I get like 9gb data and free spotify premium lol I think I'm paying a lot for my phone which is the iphone 6plus at about $30, I get all the unlimited texts and calls too. Stupid decision
I get like 9gb data and free spotify premium lol I think I'm paying a lot for my phone which is the iphone 6plus at about $30, I get all the unlimited texts and calls too. Stupid decision
Posts by The Hound are signed TH.
Quoting ≠ Agreement.
Oh I'm not paying off a phone. That's the main difference. I just use my piece of shit virus infected LG.
I've never used spotify. I don't even really know what it is, lolz.
back when I was way deep in debt I'd always go to public toilets (no george michael) to save on water, along with a BUNCH of other stunts I pulled just to save money (like going out in the evening in winters with a thick jacket on to go read a book under a street light to save on electricity - yeah fuck that lifestyle I know ...)
the most embarrassing thing that happened is - and I'm not making this up - well, I live a block away from a graveyard and they have a public toilet there for visitors. as you can imagine it's a nice and quiet and a good (yet maybe not the most respectful place) to take a dump for free
so once I got out of the toilet and was BLOCKED by two city workers, a dyke with mo' muscles than me (yes, an easy feat for sure, but still) and some raw dude with a MEAN looking moustache
mean moustachio: 'Sir, can you explain why you are here? we have seen you here on occasion and you never seem to be carrying flowers'
schwarzenegger dyke : 'Empty your pockets, manlet.'
me : 'uhm here's my ID, I live around the corner', I use the toilet here' (the truth shall set you free)
schwarzenegger dyke (angrier) : 'The fuck you got no toilet in your house'!
me (small voice) : 'I'm dead broke and it's a public toilet, right?'
mean moustachio : 'Sir, we have had a string of small time robberies at the cemetary lately, there was an article in the local newspaper about it just yesterday. did you see it?'
me : 'Er ... I can't afford a newspaper.'
then the guy told me that his dyke co-worker's cell phone got stolen just three days ago. it had been in the car at the graveyard and it had been stolen out of it. there had been complaints from other (regular) graveyard visitors too
anyway, three things happened :
* they let me go after they wrote down what it said on my ID (never take a dump without your ID on you, kids)
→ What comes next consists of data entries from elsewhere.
What follows belongs to an exercise in optimizing a design on an open flow for small area; a production flow would make more cautious choices. Where RTL was checked, it was by simulation tests only, not by an equivalence proof against the original.

// top
module top
  (input [0:0] clk_12mhz_i
  ,input [0:0] reset_n_async_unsafe_i
  ,input [3:1] button_async_unsafe_i
  ,output [7:0] ssd_o
  ,output [5:1] led_o);
   logic [0:0] btn1_st_r_0;
   logic [0:0] btn1_st_r_1;
   logic [0:0] btn1_st_r_2;
   logic [0:0] btn1_st_r_3;
   logic [0:0] btn2_st_r_0;
   logic [0:0] btn2_st_r_1;
   logic [0:0] btn2_st_r_2;
   logic [0:0] count_r_0;
   logic [0:0] count_r_1;
   logic [0:0] count_r_2;
   logic [0:0] count_r_3;
   logic [0:0] count_r_4;
   logic [0:0] count_r_5;
   logic [0:0] count_r_6;
   logic [0:0] count_r_7;
   logic [0:0] reset_n_sync_r;
   logic [0:0] reset_r;
   logic [0:0] thi_r_0;
   logic [0:0] thi_r_1;
   logic [0:0] thi_r_2;
   logic [0:0] thi_r_3;
   logic [0:0] thi_r_4;
   logic [0:0] thi_r_5;
   logic [0:0] thi_r_6;
   logic [0:0] thi_r_7;
   logic [0:0] thi_r_8;
   logic [0:0] tlo_r_0;
   logic [0:0] tlo_r_1;
   logic [0:0] tlo_r_10;
   logic [0:0] tlo_r_11;
   logic [0:0] tlo_r_12;
   logic [0:0] tlo_r_2;
   logic [0:0] tlo_r_3;
   logic [0:0] tlo_r_4;
   logic [0:0] tlo_r_5;
   logic [0:0] tlo_r_6;
   logic [0:0] tlo_r_7;
   logic [0:0] tlo_r_8;
   logic [0:0] tlo_r_9;
   wire [0:0] n20;
   wire [0:0] n21;
   wire [0:0] n23;
   wire [0:0] n25;
   wire [0:0] n27;
   wire [0:0] n29;
   wire [0:0] n31;
   wire [0:0] n32;
   wire [0:0] n34;
   wire [0:0] n36;
   wire [0:0] n38;
  ...
Size: roughly 210 cells after synthesis, ~18 I/O pins, ~1600 um^2 of cells after synthesis.
Settings: LEC_CHECK=0, CAP_MARGIN=20, CORE_MARGIN=2, CORE_UTILIZATION=40, CTS_BUF_LIST=sky130_fd_sc_hd__clkbuf_4, CTS_CLUSTER_DIAMETER=200, CTS_CLUSTER_SIZE=50, SLEW_MARGIN=20, SYNTH_HIERARCHICAL=1, SYNTH_MINIMUM_KEEP_SIZE=0; clock period 10.0 ns.
run.sh (not shown) runs the stock make flow with config.mk's settings and CLKGATE_MAP_FILE= SYNTH_SCRIPT=/design/flow/synth_recipe.tcl, a recipe that flattens the netlist after the stock synthesis.
The starting point passed the timing, design-rule and antenna checks.
Rerun with:
Settings changed: CTS_BUF_LIST sky130_fd_sc_hd__clkbuf_4 to sky130_fd_sc_hd__clkbuf_2 sky130_fd_sc_hd__clkbuf_4.
After rerunning: The changed run completed without violations. Worst hold slack is unchanged. Maximum frequency does not change. Non-clock buffer count is unchanged.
* I went to my parents (three blocks) away and read the newspaper article
* two days later I'm taking a dump at the cemetary AFTER office hours (yeah, beats me why they don't lock up if they've got small time robbery complaints) and I see the only known drug addict in the burb (known locally as Lil Yves The Druggie) cycling down the aisles on a bike that is too expensive for him looking out for cars and what have you
thus endeth today's lesson
the post below is reserved for mah dude zooruka to make a comment that involves some lols and some hahas
Last edited by Rev Jones; 07-21-2020 at 06:05 PM.
If I was a single man living alone my bills And expenses would be so low. My thermostat settings would be completely different.
My water bill would be virtually non existent.
The grocery bill would be nothing.
But then I’d probably waste more on booze and golf and other shady single man stuff.